Detached L-plan three-bay two-storey over basement former glebe house, built 1827. Now used as private dwelling. Hipped slate roof with lead ridges, rendered chimneystacks with clay pots and cast-iron rainwater goods. Roughcast rendered lime-washed walls with string course above basement. Three-over-six timber sash windows to first floor and six-over-six to ground floor all with stone sills and timber internal window shutters. Front door set in smooth-rendered segmental-arched recess, having four-panelled door in classical surround of slender Doric pilasters, metope frieze and cobweb fanlight above. Basement well to east, north and west side. Stone steps leading to entrance with recent metal railings. Rendered walls to west and south enclosing yard with recent gates to south and east.

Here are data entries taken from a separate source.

===== src/shared/ocs_pkg.sv =====
package ocs_pkg;

    // ------------------------------------------------------------
    // Register map
    // ------------------------------------------------------------
    localparam int          ADDR_W        = 8;
    localparam int          DATA_W        = 16;
    localparam int          RATIO_W       = 5;
    localparam int          SRC_W         = 3;
    localparam logic [7:0]  CTRL_ADDR     = 8'h0d;
    localparam logic [15:0] CTRL_RESET    = 16'h2f80;
    localparam logic [15:0] CTRL_RD_MASK  = 16'h3fff;
    localparam logic [15:0] RD_ZERO       = 16'h0000;

    // ------------------------------------------------------------
    // Field positions
    // ------------------------------------------------------------
    localparam int          EN_BIT        = 13;
    localparam int          PD_BIT        = 12;
    localparam int          DIV_LSB       = 4;
    localparam int          SEL_LSB       = 0;
    localparam int          FIELD_W       = 4;

    // ------------------------------------------------------------
    // Divide codes and ratios
    // ------------------------------------------------------------
    localparam logic [3:0]  DIV_CODE_1    = 4'h0;
    localparam logic [3:0]  DIV_CODE_2    = 4'h4;
    localparam logic [3:0]  DIV_CODE_4    = 4'h8;
    localparam logic [3:0]  DIV_CODE_8    = 4'h9;
    localparam logic [3:0]  DIV_CODE_16   = 4'ha;
    localparam logic [3:0]  DIV_CODE_5    = 4'hc;
    localparam logic [3:0]  DIV_CODE_10   = 4'hd;
    localparam logic [3:0]  DIV_CODE_20   = 4'he;
    localparam logic [3:0]  DIV_CODE_25   = 4'hf;
    localparam logic [4:0]  RATIO_NONE    = 5'h00;
    localparam logic [4:0]  RATIO_1       = 5'h01;
    localparam logic [4:0]  RATIO_2       = 5'h02;
    localparam logic [4:0]  RATIO_4       = 5'h04;
    localparam logic [4:0]  RATIO_5       = 5'h05;
    localparam logic [4:0]  RATIO_8       = 5'h08;
    localparam logic [4:0]  RATIO_10      = 5'h0a;
    localparam logic [4:0]  RATIO_16      = 5'h10;
    localparam logic [4:0]  RATIO_20      = 5'h14;
    localparam logic [4:0]  RATIO_25      = 5'h19;

    // ------------------------------------------------------------
    // Source indices
    // ------------------------------------------------------------
    localparam logic [2:0]  SRC_HS_RX     = 3'h0;
    localparam logic [2:0]  SRC_HS_TX     = 3'h1;
    localparam logic [2:0]  SRC_VCO_DIV4  = 3'h2;
    localparam logic [2:0]  SRC_LS_RX     = 3'h3;
    localparam logic [2:0]  SRC_LS_TX     = 3'h4;
    localparam logic [2:0]  SRC_NONE      = 3'h7;

    // ------------------------------------------------------------
    // Carriers
    // ------------------------------------------------------------
    typedef struct packed {
        logic              wr;
        logic              rd;
        logic [ADDR_W-1:0] addr;
        logic [DATA_W-1:0] wdata;
    } ocs_bus_req_t;

    typedef struct packed {
        logic hs_rx_byte;
        logic hs_tx_byte;
        logic vco_div4;
        logic ls_rx_byte;
        logic ls_tx_byte;
    } ocs_src_t;

endpackage : ocs_pkg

Detached five-bay two-storey outbuilding to south of yard having hipped slate roof with hip-ends carried down over lean-tos, clay ridge tiles and cast-iron rainwater goods. Roughcast render on rubble stone walls. Square-headed openings to both levels in central bay with timber sheeted doors, flanked by ventilation slits over segmental-arches forming wall recess with lattice window to south and door opening to north. Recent rendered piers and metal railings to entrance.

Appraisal

A former glebe house of late Georgian date built with funding from the Board of First Fruits that retains many historic materials and features and is a fine example of the high quality housing built by the Church of Ireland for its clergy in the nineteenth century. The house presents an elegant well proportioned elevation with historic windows and a well composed doorcase, set in mature grounds. The outbuilding to the south has a fine symmetrical elevation facing towards the house. The drive was shortened in the late nineteenth century with the introduction of a railway line that is now the main road.